TLDR
- SOL jumped from $64 to $72, with bullish futures funding rates reaching their highest level in June
- Tokenized stocks on Solana hit $113M in 24-hour volume, but thin liquidity raises concerns
- Solana’s TVL dropped 11% over the past month, with Kamino, Raydium, and Binance Staked SOL all declining
- Weekly DEX volumes have fallen from $30B in February to $10B, and on-chain revenues hit a low not seen since December 2023
- 30% of DApp revenue depends on Pump.fun, with 80% of tokens launched there lasting under 48 hours
Solana’s native token SOL climbed from $64 to $72 on Friday, a 14% move that reversed a stretch of negative futures funding rates. The bounce came alongside growing interest in tokenized stock trading on the network.

Tokenized stocks on Solana recorded over $113 million in 24-hour trading volume, according to Jupiter Aggregator. The AI sector drove much of that activity, though thin liquidity in the underlying pools has raised questions about how deep that demand really is.
Crypto analyst Michaël van de Poppe weighed in on the move, pointing to technical signals he sees as encouraging. He noted that SOL has made a higher low, broken above its 21-day moving average, and posted a higher high — all signs he reads as a buy-the-dip setup. Van de Poppe said he believes SOL could trade above $100 soon, based on strength he sees across the broader SOL ecosystem when measured against BTC pairs.
I think that we're going to see more strength from the enitre $SOL ecosystem.
I look at the BTC pairs to see whether there's strength within the entire industry.
Technically; I think that we're going to see a strong upwards trend.
➡️ It has made a higher low.
➡️ It has made a… pic.twitter.com/rCiLVZMvB7— Michaël van de Poppe (@CryptoMichNL) June 27, 2026
On-Chain Data Tells a Different Story
Despite the price bounce, the underlying data on Solana looks weaker. The network’s Total Value Locked dropped 11% over the past month. Kamino fell 19%, Raydium dropped 17%, and Binance Staked SOL declined 20%.
Weekly DEX volumes have fallen from $30 billion in early February to around $10 billion now. On-chain revenues dropped to $2.9 million for the week ending June 14, the lowest reading since December 2023, according to Artemis data.

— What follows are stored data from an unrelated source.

## src/rtl/kwm_pkg.sv

```systemverilog
// Package with the shared types and codes of the k-way merge min-heap.
`default_nettype none

package kwm_pkg;

	localparam int TAG_BITS = 4;
	localparam int IN_VALUE_BITS = 32;
	localparam int OUT_COUNT_BITS = 5;

	localparam logic [1:0] KIND_INSERT = 2'd0;
	localparam logic [1:0] KIND_ADVANCE = 2'd1;
	localparam logic [1:0] KIND_EXHAUST = 2'd2;

	typedef enum logic [1:0] {
		STAT_OK,
		STAT_FULL,
		STAT_EMPTY
	} kwm_status_t;

	typedef enum logic [2:0] {
		ST_IDLE,
		ST_UP_CMP,
		ST_DN_CMP,
		ST_LAST,
		ST_WB,
		ST_FIN
	} kwm_state_t;

	typedef struct packed {
		logic [IN_VALUE_BITS-1:0] min_value;
		logic [TAG_BITS-1:0] min_tag;
		logic [OUT_COUNT_BITS-1:0] entry_count;
		logic is_empty;
		kwm_status_t status;
	} kwm_result_t;

endpackage

`default_nettype wire

```

## src/rtl/kwm_mem.sv

```systemverilog
// Heap entry memory with one write port and two registered read ports.
`default_nettype none

module kwm_mem #(
	parameter int DEPTH = 16,
	parameter int WIDTH = 36
) (
	input wire logic clk,
	input wire logic wr_en,
	input wire logic [$clog2(DEPTH)-1:0] wr_addr,
	input wire logic [WIDTH-1:0] wr_data,
	input wire logic [$clog2(DEPTH)-1:0] rd_addr0,
	input wire logic [$clog2(DEPTH)-1:0] rd_addr1,
	output logic [WIDTH-1:0] rd_data0,
	output logic [WIDTH-1:0] rd_data1
);

	logic [WIDTH-1:0] mem_q [DEPTH];

	always_ff @(posedge clk) begin
		if (wr_en) begin
			mem_q[wr_addr] <= wr_data;
		end
	end

	always_ff @(posedge clk) begin
		rd_data0 <= mem_q[rd_addr0];
		rd_data1 <= mem_q[rd_addr1];
	end

endmodule

`default_nettype wire

```

## src/rtl/kwm_ctrl.sv

```systemverilog
// Heap sequencer: decodes requests and walks sift-up and sift-down through the memory.
`default_nettype none

module kwm_ctrl #(
	parameter int CAPACITY = 16,
	parameter int VALUE_BITS = 32
) (
	input wire logic clk,
	input wire logic arst_n,
	input wire logic in_valid,
	output logic in_ready,
	input wire logic [1:0] kind,
	input wire logic signed [kwm_pkg::IN_VALUE_BITS-1:0] item_value,
	input wire logic [kwm_pkg::TAG_BITS-1:0] list_tag,
	output logic res_valid,
	input wire logic res_ready,
	output kwm_pkg::kwm_result_t res,
	output logic wr_en,
	output logic [$clog2(CAPACITY)-1:0] wr_addr,
	output logic [VALUE_BITS+kwm_pkg::TAG_BITS-1:0] wr_data,
	output logic [$clog2(CAPACITY)-1:0] rd_addr0,
	output logic [$clog2(CAPACITY)-1:0] rd_addr1,
	input wire logic [VALUE_BITS+kwm_pkg::TAG_BITS-1:0] rd_data0,
	input wire logic [VALUE_BITS+kwm_pkg::TAG_BITS-1:0] rd_data1
);

	import kwm_pkg::*;

	localparam int AW = $clog2(CAPACITY);
	localparam int CW = $clog2(CAPACITY + 1);
	localparam int IW = AW + 2;
	localparam int VW = VALUE_BITS;
	localparam int XW = (VW > IN_VALUE_BITS) ? VW : IN_VALUE_BITS;
	localparam int KW = (CW > OUT_COUNT_BITS) ? CW : OUT_COUNT_BITS;

	kwm_state_t state_q, state_d;
	logic [CW-1:0] cnt_q;
	logic [AW-1:0] pos_q;
	logic [VW-1:0] hold_val_q;
	logic [TAG_BITS-1:0] hold_tag_q;
	logic [VW-1:0] root_val_q;
	logic [TAG_BITS-1:0] root_tag_q;
	kwm_status_t status_q;

	logic accept;
	logic is_full;
	logic is_zero;
	logic signed [XW-1:0] in_wide;
	logic [VW-1:0] in_val;
	logic [CW-1:0] cnt_m1;
	logic [AW-1:0] ins_pos;
	logic [AW-1:0] ins_parent;
	logic [AW-1:0] up_idx;
	logic [AW-1:0] up_parent;
	logic [IW-1:0] left_w;
	logic [IW-1:0] right_w;
	logic [IW-1:0] cnt_w;
	logic has_left;
	logic has_right;
	logic [VW-1:0] rd0_val;
	logic [VW-1:0] rd1_val;
	logic pick_right;
	logic [VW+TAG_BITS-1:0] pick_entry;
	logic [AW-1:0] pick_idx;
	logic [IW-1:0] pick_left_w;
	logic [IW-1:0] pick_right_w;
	logic up_swap;
	logic dn_swap;
	logic [XW-1:0] root_wide;
	logic [KW-1:0] cnt_wide;

	assign accept = in_valid && in_ready;
	assign is_full = (cnt_q == CW'(CAPACITY));
	assign is_zero = (cnt_q == '0);
	assign in_wide = XW'(item_value);
	assign in_val = in_wide[VW-1:0];
	assign cnt_m1 = cnt_q - CW'(1);
	assign ins_pos = cnt_q[AW-1:0];
	assign ins_parent = (ins_pos - AW'(1)) >> 1;
	assign up_idx = (pos_q - AW'(1)) >> 1;
	assign up_parent = (up_idx - AW'(1)) >> 1;

	// Children of the current node, held wide enough not to wrap.
	assign left_w = (IW'(pos_q) << 1) + IW'(1);
	assign right_w = left_w + IW'(1);
	assign cnt_w = IW'(cnt_q);
	assign has_left = (left_w < cnt_w);
	assign has_right = (right_w < cnt_w);

	assign rd0_val = rd_data0[VW-1:0];
	assign rd1_val = rd_data1[VW-1:0];

	// Right child wins only when strictly smaller than the left one.
	assign pick_right = has_right && ($signed(rd1_val) < $signed(rd0_val));
	assign pick_entry = pick_right ? rd_data1 : rd_data0;
	assign pick_idx = pick_right ? right_w[AW-1:0] : left_w[AW-1:0];
	assign pick_left_w = (IW'(pick_idx) << 1) + IW'(1);
	assign pick_right_w = pick_left_w + IW'(1);

	assign dn_swap = has_left && ($signed(pick_entry[VW-1:0]) < $signed(hold_val_q));
	assign up_swap = ($signed(hold_val_q) < $signed(rd0_val));

	// Next state.
	always_comb begin
		state_d = state_q;
		unique case (state_q)
			ST_IDLE: begin
				if (accept) begin
					unique case (kind)
						KIND_INSERT: begin
							if (is_full) begin
								state_d = ST_FIN;
							end else if (is_zero) begin
								state_d = ST_WB;
							end else begin
								state_d = ST_UP_CMP;
							end
						end
						KIND_ADVANCE: state_d = is_zero ? ST_FIN : ST_DN_CMP;
						KIND_EXHAUST: state_d = is_zero ? ST_FIN : ST_LAST;
						default: state_d = ST_FIN;
					endcase
				end
			end
			ST_UP_CMP: begin
				if (up_swap && (up_idx != '0)) begin
					state_d = ST_UP_CMP;
				end else begin
					state_d = ST_WB;
				end
			end
			ST_DN_CMP: state_d = dn_swap ? ST_DN_CMP : ST_WB;
			ST_LAST: state_d = ST_DN_CMP;
			ST_WB: state_d = ST_FIN;
			ST_FIN: begin
				if (res_ready) begin
					state_d = ST_IDLE;
				end
			end
			default: state_d = ST_IDLE;
		endcase
	end

	// Memory controls and handshakes.
	always_comb begin
		in_ready = 1'b0;
		res_valid = 1'b0;
		wr_en = 1'b0;
		wr_addr = pos_q;
		wr_data = {hold_tag_q, hold_val_q};
		rd_addr0 = AW'(1);
		rd_addr1 = AW'(2);
		unique case (state_q)
			ST_IDLE: begin
				in_ready = 1'b1;
				if (kind == KIND_INSERT) begin
					rd_addr0 = ins_parent;
				end else if (kind == KIND_EXHAUST) begin
					rd_addr0 = cnt_m1[AW-1:0];
				end
			end
			ST_UP_CMP: begin
				rd_addr0 = up_parent;
				if (up_swap) begin
					wr_en = 1'b1;
					wr_data = rd_data0;
				end
			end
			ST_DN_CMP: begin
				rd_addr0 = pick_left_w[AW-1:0];
				rd_addr1 = pick_right_w[AW-1:0];
				if (dn_swap) begin
					wr_en = 1'b1;
					wr_data = pick_entry;
				end
			end
			ST_LAST: begin
			end
			ST_WB: wr_en = 1'b1;
			ST_FIN: res_valid = 1'b1;
			default: begin
			end
		endcase
	end

	always_ff @(posedge clk or negedge arst_n) begin
		if (!arst_n) begin
			state_q <= ST_IDLE;
			cnt_q <= '0;
			status_q <= STAT_OK;
		end else begin
			state_q <= state_d;
			if (accept) begin
				status_q <= STAT_OK;
				unique case (kind)
					KIND_INSERT: begin
						if (is_full) begin
							status_q <= STAT_FULL;
						end else begin
							cnt_q <= cnt_q + CW'(1);
						end
					end
					KIND_ADVANCE: begin
						if (is_zero) begin
							status_q <= STAT_EMPTY;
						end
					end
					KIND_EXHAUST: begin
						if (is_zero) begin
							status_q <= STAT_EMPTY;
						end else begin
							cnt_q <= cnt_m1;
						end
					end
					default: begin
					end
				endcase
			end
		end
	end

	// Payload registers: the entry being sifted and a mirror of the root.
	always_ff @(posedge clk) begin
		if (accept) begin
			if (kind == KIND_INSERT) begin
				pos_q <= ins_pos;
				hold_val_q <= in_val;
				hold_tag_q <= list_tag;
			end else begin
				pos_q <= '0;
				hold_val_q <= in_val;
				hold_tag_q <= root_tag_q;
			end
		end else if (state_q == ST_UP_CMP && up_swap) begin
			pos_q <= up_idx;
		end else if (state_q == ST_DN_CMP && dn_swap) begin
			pos_q <= pick_idx;
		end else if (state_q == ST_LAST) begin
			hold_val_q <= rd0_val;
			hold_tag_q <= rd_data0[VW+TAG_BITS-1:VW];
		end
		if (wr_en && wr_addr == '0) begin
			root_val_q <= wr_data[VW-1:0];
			root_tag_q <= wr_data[VW+TAG_BITS-1:VW];
		end
	end

	assign root_wide = XW'(root_val_q);
	assign cnt_wide = KW'(cnt_q);

	always_comb begin
		res.min_value = is_zero ? '0 : root_wide[IN_VALUE_BITS-1:0];
		res.min_tag = is_zero ? '0 : root_tag_q;
		res.entry_count = cnt_wide[OUT_COUNT_BITS-1:0];
		res.is_empty = is_zero;
		res.status = status_q;
	end

`ifndef ASSERT_OFF
	a_cnt_bound: assert property (@(posedge clk) disable iff (!arst_n)
		cnt_q <= CW'(CAPACITY))
		else $error("heap count exceeds capacity");

	a_no_stray_write: assert property (@(posedge clk) disable iff (!arst_n)
		(state_q == ST_IDLE || state_q == ST_FIN || state_q == ST_LAST) |-> !wr_en)
		else $error("memory written outside a sift step");

	a_insert_count: assert property (@(posedge clk) disable iff (!arst_n)
		(accept && kind == KIND_INSERT && !is_full) |=> cnt_q == $past(cnt_q) + CW'(1))
		else $error("insert did not grow the heap");

	a_full_status: assert property (@(posedge clk) disable iff (!arst_n)
		(res_valid && res.status == STAT_FULL) |-> is_full)
		else $error("full status reported with room left");

	a_up_not_root: assert property (@(posedge clk) disable iff (!arst_n)
		state_q == ST_UP_CMP |-> pos_q != '0)
		else $error("sift-up compare at the root");
`endif

endmodule

`default_nettype wire

```

## src/rtl/k_way_merge_min_heap_top.sv

```systemverilog
// Top level of the k-way merge min-heap: stream ports, heap memory and result register.
`default_nettype none

// Binary min-heap of list heads for merging up to CAPACITY sorted lists. Each request
// carries a kind in s_tuser: insert places a new head (value and list tag) and sifts it
// up, advance replaces the root value with the next value of the root's list and sifts it
// down, and exhaust moves the last entry to the root and sifts it down. Ties never swap:
// an entry moves up only past a strictly greater parent, and moves down only below a
// strictly smaller child, the right child being chosen only when strictly smaller than
// the left. Every request yields exactly one result with the root value and tag (both
// zero when empty), the entry count and an empty flag, plus a status in m_tuser: ok,
// insert while full, or advance/exhaust while empty (both leave the heap unchanged);
// kind code 3 changes nothing and reports ok. Entries live in a single memory with one
// write port and two registered reads. One request is handled at a time: a rejected or
// no-op request goes straight to its result, an insert compares up the tree level by
// level and then writes the entry back, an advance does the same down the tree, and an
// exhaust first reads the last entry. The result register lets the heap finish a request
// while the previous result still waits on m_tready. No clearing pass follows reset.
module k_way_merge_min_heap_top #(
	parameter int CAPACITY = 16,
	parameter int VALUE_BITS = 32
) (
	input wire logic clk,
	input wire logic arst_n,
	input wire logic s_tvalid,
	output logic s_tready,
	input wire logic [39:0] s_tdata,  // item_value[31:0], list_tag[35:32], zero[39:36]
	input wire logic [1:0] s_tuser,   // kind[1:0]
	output logic m_tvalid,
	input wire logic m_tready,
	output logic [47:0] m_tdata,      // min_value[31:0], min_tag[35:32], entry_count[40:36],
	                                  // is_empty[41], zero[47:42]
	output logic [1:0] m_tuser        // status[1:0]
);

	import kwm_pkg::*;

	localparam int AW = $clog2(CAPACITY);
	localparam int EW = VALUE_BITS + TAG_BITS;

	logic res_valid;
	logic res_ready;
	kwm_result_t res;
	kwm_result_t res_q;
	logic out_valid_q;

	logic wr_en;
	logic [AW-1:0] wr_addr;
	logic [EW-1:0] wr_data;
	logic [AW-1:0] rd_addr0;
	logic [AW-1:0] rd_addr1;
	logic [EW-1:0] rd_data0;
	logic [EW-1:0] rd_data1;

	kwm_ctrl #(
		.CAPACITY(CAPACITY),
		.VALUE_BITS(VALUE_BITS)
	) u_ctrl (
		.clk(clk),
		.arst_n(arst_n),
		.in_valid(s_tvalid),
		.in_ready(s_tready),
		.kind(s_tuser),
		.item_value(s_tdata[31:0]),
		.list_tag(s_tdata[35:32]),
		.res_valid(res_valid),
		.res_ready(res_ready),
		.res(res),
		.wr_en(wr_en),
		.wr_addr(wr_addr),
		.wr_data(wr_data),
		.rd_addr0(rd_addr0),
		.rd_addr1(rd_addr1),
		.rd_data0(rd_data0),
		.rd_data1(rd_data1)
	);

	kwm_mem #(
		.DEPTH(CAPACITY),
		.WIDTH(EW)
	) u_mem (
		.clk(clk),
		.wr_en(wr_en),
		.wr_addr(wr_addr),
		.wr_data(wr_data),
		.rd_addr0(rd_addr0),
		.rd_addr1(rd_addr1),
		.rd_data0(rd_data0),
		.rd_data1(rd_data1)
	);

	// The result register is free when empty or being drained this cycle.
	assign res_ready = !out_valid_q || m_tready;

	always_ff @(posedge clk or negedge arst_n) begin
		if (!arst_n) begin
			out_valid_q <= 1'b0;
		end else if (res_valid && res_ready) begin
			out_valid_q <= 1'b1;
		end else if (m_tready) begin
			out_valid_q <= 1'b0;
		end
	end

	always_ff @(posedge clk) begin
		if (res_valid && res_ready) begin
			res_q <= res;
		end
	end

	assign m_tvalid = out_valid_q;
	assign m_tdata = {6'd0, res_q.is_empty, res_q.entry_count, res_q.min_tag, res_q.min_value};
	assign m_tuser = res_q.status;

endmodule

`default_nettype wire
```

## config.mk

```make
export PLATFORM = sky130hd
export DESIGN_NAME = k_way_merge_min_heap_top
export DESIGN_NICKNAME = d
export VERILOG_FILES = /design/src/rtl/kwm_pkg.sv /design/src/rtl/kwm_mem.sv /design/src/rtl/kwm_ctrl.sv /design/src/rtl/k_way_merge_min_heap_top.sv
export SDC_FILE = /design/constraint.sdc
export NUM_CORES = 1
export LEC_CHECK = 0
export BUFFER_PORTS_ARGS = -buffer_cell sky130_fd_sc_hd__buf_4
export CAP_MARGIN = 20
export CORE_MARGIN = 2
export CORE_UTILIZATION = 40
export CTS_BUF_LIST = sky130_fd_sc_hd__clkbuf_2
export DETAILED_ROUTE_END_ITERATION = 16
export GPL_ROUTABILITY_DRIVEN = 0
export PLACE_DENSITY = 0.63
export SYNTH_ARGS = -nofsm -noshare
export SYNTH_HDL_FRONTEND = slang
export SYNTH_SLANG_ARGS = --single-unit
```

## constraint.sdc

```tcl
create_clock -name clk -period 7 [get_ports clk]
set_clock_uncertainty 0.2 [all_clocks]
set_input_delay 1.4 -clock clk [delete_from_list [all_inputs] [get_ports clk]]
set_output_delay 1.4 -clock clk [all_outputs]
set_load 0.01 [all_outputs]
```

# Yosys cells after proc, flatten, opt, wreduce, memory -nomap -nowiden
# Memory sizes are Yosys's and may differ from the RTL's. A register that Yosys moved wholly into a read port is not among the register bits.
# Cells that the tools add are included.
[word_totals]
out_inout_bits = 52
elab_cells = 113
ram_bits = 576
ff_bits = 131
in_bits = 46
mem_count = 1
[op_classes]
n_mux = 47
order_cmp = 5
n_addsub = 9
reduce_logical = 23
eq_ne = 14
[memory_table]
columns = ["memory", "words", "word_bits", "rd", "rd_ports_with_merged_regs", "wr", "line", "source"]
rows = [
  ["u_mem.mem_q", 16, 36, 2, 2, 1, "kwm_mem.sv:18", "logic [WIDTH-1:0] mem_q [DEPTH];"],
]
[op_table]
columns = ["op", "count"]
rows = [
  ["$mux 32", 4],
  ["$mux 36", 3],
  ["$lt 32x32->1", 3],
  ["$pmux 36 s2", 1],
  ["$mux 4", 13],
  ["$mux 3", 8],
  ["$pmux 3 s6", 1],
  ["$lt 6x5->1", 2],
  ["$pmux 4 s3", 1],
  ["$mux 5", 2],
  ["$pmux 5 s2", 1],
  ["$mux 1", 9],
  ["$pmux 3 s3", 1],
  ["$add 4x1->4 const B", 2],
  ["$logic_and 1x1->1", 8],
  ["$sub 4x1->4 const B", 2],
  ["$add 5x1->6 const B", 1],
  ["$add 6x1->6 const B", 1],
  ["$eq 3x2->1 const B", 2],
  ["$eq 3x3->1 const B", 2],
  ["$ne 2x1->1 const B", 3],
  ["$ne 2x2->1 const B", 3],
  ["$reduce_bool 2->1", 3],
  ["$add 5x1->5 const B", 1],
  ["21 further kinds", 21],
]

# Longest topological paths before layout
[logic_depth]
ltp_word = 11
depth_mapped = 27
depth_no_buf = 24

# Cells and area by module
# Synthesis repeated with hierarchy kept, for this count alone.
[hier_totals]
cells_unflattened = 2214
area_unflattened_um2 = 36386.1
[modules_own_cells]
columns = ["mod", "n_inst", "area_per_inst_um2", "seq_area_each_um2", "cells_per_inst"]
rows = [
  ["kwm_mem", 1, 27232.4, 18738.0, 1277],
  ["kwm_ctrl", 1, 7729.9, 2532.4, 882],
  ["k_way_merge_min_heap_top", 1, 1423.9, 1346.3, 55],
]

# Worst setup path after synthesis
# OpenSTA, ideal clock, no wires.
[synth_timing]
path_kind = "register to register"
startpoint = "reg u_mem.rd_data0[17] (read register of u_mem.mem_q)"
endpoint = "mem u_mem.mem_q[2][0] (enable)"
setup_ps = 429
stages_incl_launch_ff = 26
slack_ps = -324
t_arrival_ps = 6695
path_cell_list = "dfxtp_1 > inv_1 > ha_1 > a21o_1 > a221o_1 > a32oi_1 > o211ai_1 > a21oi_1 > xor2_1 > nor2_1 > clkbuf_1 > nand2_1 > o21ai_0 > ha_1 > a21o_1 > a21o_1 > a211o_1 > a221o_1 > a211o_1 > a211oi_1 > o211ai_2 > xnor2_2 > o31ai_4 > a22oi_1 > buf_2 > nor2_1"
[synth_via]
elab_chain_cells = 9
elab_cells_between_ends = 11
[synth_rtl]
columns = ["element", "line", "source"]
rows = [
  ["start: declaration", "kwm_mem.sv:14", "output logic [WIDTH-1:0] rd_data0,"],
  ["$lt 32x32->1", "kwm_ctrl.sv:94", "assign pick_right = has_right && ($signed(rd1_val) < $signed(rd0_val));"],
  ["$logic_and 1x1->1", "kwm_ctrl.sv:94", ""],
  ["$mux 36", "kwm_ctrl.sv:95", "assign pick_entry = pick_right ? rd_data1 : rd_data0;"],
  ["$lt 32x32->1", "kwm_ctrl.sv:100", "assign dn_swap = has_left && ($signed(pick_entry[VW-1:0]) < $signed(hold_val_q));"],
  ["$logic_and 1x1->1", "kwm_ctrl.sv:100", ""],
  ["$mux 1", "kwm_ctrl.sv:172", "if (dn_swap) begin"],
  ["$pmux 1 s3 *", "kwm_ctrl.sv:153", "unique case (state_q)"],
  ["$mux 1 *", "kwm_mem.sv:21", "if (wr_en) begin"],
  ["$mux 1 (implied by the code) *", "kwm_mem.sv:22", "mem_q[wr_addr] <= wr_data;"],
  ["end: declaration", "kwm_mem.sv:18", ""],
]
# Every way passes the cells marked *; elsewhere a longest branch is shown, timed or not.

# Worst setup path after layout
[layout_timing]
startpoint = "reg u_mem.rd_data0[31] (read register of u_mem.mem_q)"
endpoint = "mem u_mem.mem_q[5][11] (enable)"
# Same word-level chain as after synthesis.

==> metrics.md <==
| Metric | Value |
|---|---|
| Worst min path class | input port to register |
| Antenna Violating Nets Remaining | 0 |
| Seq/Total Area, Yosys | 64.1% |
| DIE HEIGHT | 294 um |
| Core area | 83,400 um^2 |
| Site row count | 106 |
| Placed wire-length estimate | 59.4 mm |
| Multi-input gate area | 11,500 um^2 |
| First-pass GRT wire length | 148 mm |
| Critical Path AT | 7.77 ns |
| CTS max path bufs | 3 |
| Metal-1 WL | 41.8 mm |
| Htree depth | 4 |
| Worst path most repeated cell | buf_4 |
| Final setup fails | 0 |
| Proportion of layout cells with a drive suffix above 1 | 25.9% |
| Synth unique cells | 70 |
| Placed Area | 36,900 um^2 |
| Pre-antenna DRT Iters | 5 |
| Clk sink count | 743 |
| Antenna violations before repair | 4 |
| Routed WL | 102 mm |
| Clk root buf | clkbuf_2 |
| Final worst path period share | 97.5% |
| Filler cell count | 7,247 |
| DRC Markers | 0 |
| RSZ-0062 raised after global routing | false |
| Reg area | 21,500 um^2 |
| Crit-path max cell delay | 0.38 ns |
| Highest Signal Layer | met5 |
| Startpoint types | register |
| Tot GR Track Use | 23.5% |
| Max-Cap Viols | 0 |
| Min Tclk post-route | 6.83 ns |
| Total CTS buffers | 181 |
| Slew Limit Fails | 0 |
| Ys flop type | edfxtp_1 |
| Mean Syn Cell Area | 13.9 um^2 |
| Final Worst Setup Slack | 0.174 ns |
| Post-Syn Area | 33,600 um^2 |
| Post-route cell area | 39,400 um^2 |
| Routed wl met2 | 46.8 mm |
| Hold Slack | 0.126 ns |
| Area added between synthesis and finish | 17.1% |
| Post-Syn Instances | 2,420 |
| CTS tree | yes |
| Pre-CTS setup slack | -0.359 ns |
| Die ar. | 86,400 um^2 |
| Outcome | complete, no violations |
| Die Width | 294 um |
| Final Hold Vio Count | 0 |
| Final #Nets | 2,886 |
| Least-Margin Pin Slew | 1.04 ns |
| Rel. slew slack | 30.3% |
| Commonest non-fill, non-tap cells in the layout | edfxtp_1 (660), nand2_1 (313), clkbuf_2 (278) |
| Crit path max fanout | 23 |
| GR Overflow Total | 0 |
| Critical path required time | 7.95 ns |
| Reg clk slew, reported paths | 0.12 ns |
| Vias in the first global route | 23,200 |
| DR iter-0 viols | 2,677 |
| Clock Latency Late Sink | 1.44 ns |
| Initial Utilization | 40.3% |
| Setup crit end kind | register |
| Average wire per standard cell | 25.8 um |
| Input/output buffers | 87 |
| YS warnings | 0 |
| Top Ports | 98 |
| Yosys reg bits | 743 |
| Largest net degree at the start of global routing | 89 |
| Routed vias/inst | 5.84 |
| Crit-path slowest cell | dfxtp_1 |
| Post-synth EDFFs | 660 |
| Crit Path Class | register to register |
| Fmax | 0.147 GHz |
| Vias | 23,200 |
| DR WL met3 | 10.5 mm |
| Commonest non-fill, non-tap cell in the layout | edfxtp_1 |
| Asr flop ratio synth | 1.48% |
[cells in the mapped netlist, types with 38 or more instances]
library cell	number	share of area [%]
a21oi_1	107	1.6
a221o_1	38	1.1
a22oi_1	73	1.6
clkbuf_1	112	1.3
dfxtp_1	72	4.3
edfxtp_1	660	59
ha_1	113	4.2
inv_1	81	0.90
mux4_2	144	9.6
nand2_1	317	3.5
nand3_1	117	1.7
nor2_1	136	1.5
nor2b_1	74	1.4
o21ai_0	120	1.8
[sequential cells by signal (all words and copies together), names as in the netlist, 2 cells and up]
signal,flops
u_ctrl.cnt_q,5
u_ctrl.hold_val_q,32
m_tdata,42
u_ctrl.state_q,3
u_mem.mem_q,576
u_ctrl.hold_tag_q,4
m_tuser,2
u_ctrl.status_q,2
u_mem.rd_data0,36
u_mem.rd_data1,36
u_ctrl.wr_addr,4
[final cells by class]
| class | count | area share (%) |
|---|---|---|
| multi-input cells | 1453 | 29.1 |
| well taps | 1080 | 3.43 |
| repair buffers | 266 | 7.28 |
| clock inverters | 63 | 1.09 |
| clock buffers | 278 | 3.54 |
| inverters | 82 | 0.782 |
| diodes | 2 | 0.0127 |
| flip-flops and latches | 743 | 54.7 |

Daily active users did spike to their highest level since March 30. That could mean holders are moving assets to cold storage — or it could mean they are preparing to sell through centralized exchanges.
Technical Pattern Raises Downside Risk
SOL recently formed a double-top pattern at $75 on the daily chart. Confirmation of the pattern would come if price drops back below $70. If that happens, analysts see $61 as the near-term target, with $50 as a mid-term possibility.

The RSI sits at 48. A drop below 40 would be read as a sell signal by some analysts.
30% of Solana DApp revenue still comes from Pump.fun. A CoinGecko report found 80% of tokens on the platform lasted under 48 hours, and 55% of wallets lost up to $1,000.
Competition is growing too. Hyperliquid and centralized exchanges on other chains are moving into tokenized stocks. OKX recently formed a partnership with the NYSE parent company using Ethereum-based systems.
Airdrop anticipation is adding some optimism, with projects like OnRe ($200M TVL), Bulk ($325M open interest), and Loopscale ($79M TVL) all building on Solana. SOL last traded at $80 on June 1.